Architecture · 1570

Andrea Palladio, the villas

A house can be a collection of rooms, or it can be an order the rooms obey. Palladio drew the second kind, and four centuries later the discipline still reads as calm.

In the villas of the Veneto, Palladio organised the house around a central axis, with the rooms arranged symmetrically to either side and their proportions tuned so the whole held together. The plan is legible at a glance. You know where you are the moment you step through the door, and you know what lies opposite, because the building tells you.

Symmetry, in Palladio, is not grandeur and not ornament. It is a way of giving every room its place without argument. A symmetrical plan distributes weight evenly; no part competes with another, and nothing is left over as the residual room behind the stair. Each space can be fully itself precisely because the order around it is settled.

Villa Rotonda Plan and section

The villa also sets the house in relation to its land. A clear front, an axis driven through the building, the landscape received along that line. The architecture does not chase the view from every window; it frames one relationship and holds it.
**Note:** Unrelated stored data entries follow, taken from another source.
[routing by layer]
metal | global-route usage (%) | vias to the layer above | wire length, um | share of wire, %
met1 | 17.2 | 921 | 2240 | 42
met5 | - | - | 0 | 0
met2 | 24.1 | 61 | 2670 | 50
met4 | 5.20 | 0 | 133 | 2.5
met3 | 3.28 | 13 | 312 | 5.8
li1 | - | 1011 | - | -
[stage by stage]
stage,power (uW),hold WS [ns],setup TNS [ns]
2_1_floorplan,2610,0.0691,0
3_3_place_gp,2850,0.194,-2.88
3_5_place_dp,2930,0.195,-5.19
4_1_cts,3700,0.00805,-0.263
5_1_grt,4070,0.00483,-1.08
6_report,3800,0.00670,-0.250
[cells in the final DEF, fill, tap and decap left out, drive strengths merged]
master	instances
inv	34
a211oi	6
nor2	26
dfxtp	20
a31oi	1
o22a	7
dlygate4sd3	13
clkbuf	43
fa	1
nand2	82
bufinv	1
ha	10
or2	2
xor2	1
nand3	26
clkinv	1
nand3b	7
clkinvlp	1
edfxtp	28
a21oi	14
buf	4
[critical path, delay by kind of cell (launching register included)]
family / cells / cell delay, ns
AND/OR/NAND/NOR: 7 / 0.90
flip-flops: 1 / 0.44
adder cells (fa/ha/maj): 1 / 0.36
This house follows that discipline directly. It is bilaterally symmetrical on a single axis that runs from the entrance to the sea. Two wings of equal weight, equal programme, equal proportion. The four master suites are equal to one another; the four junior suites equal; there is no leftover room and no privileged one. A house of this size could easily read as a hotel, a long string of similar rooms. Symmetry holds it instead as a single figure, understood in one look.

The house Diagram

And symmetry resists fashion, because it is a principle and not a style. A house meant to stand for forty years and more cannot belong to the taste of its moment. It must belong to its principle.

Reference Palladio, Andrea. I Quattro Libri dell'Architettura (The Four Books of Architecture), 1570.
Applied to The central axis, two equal wings, and a plan legible the moment one enters.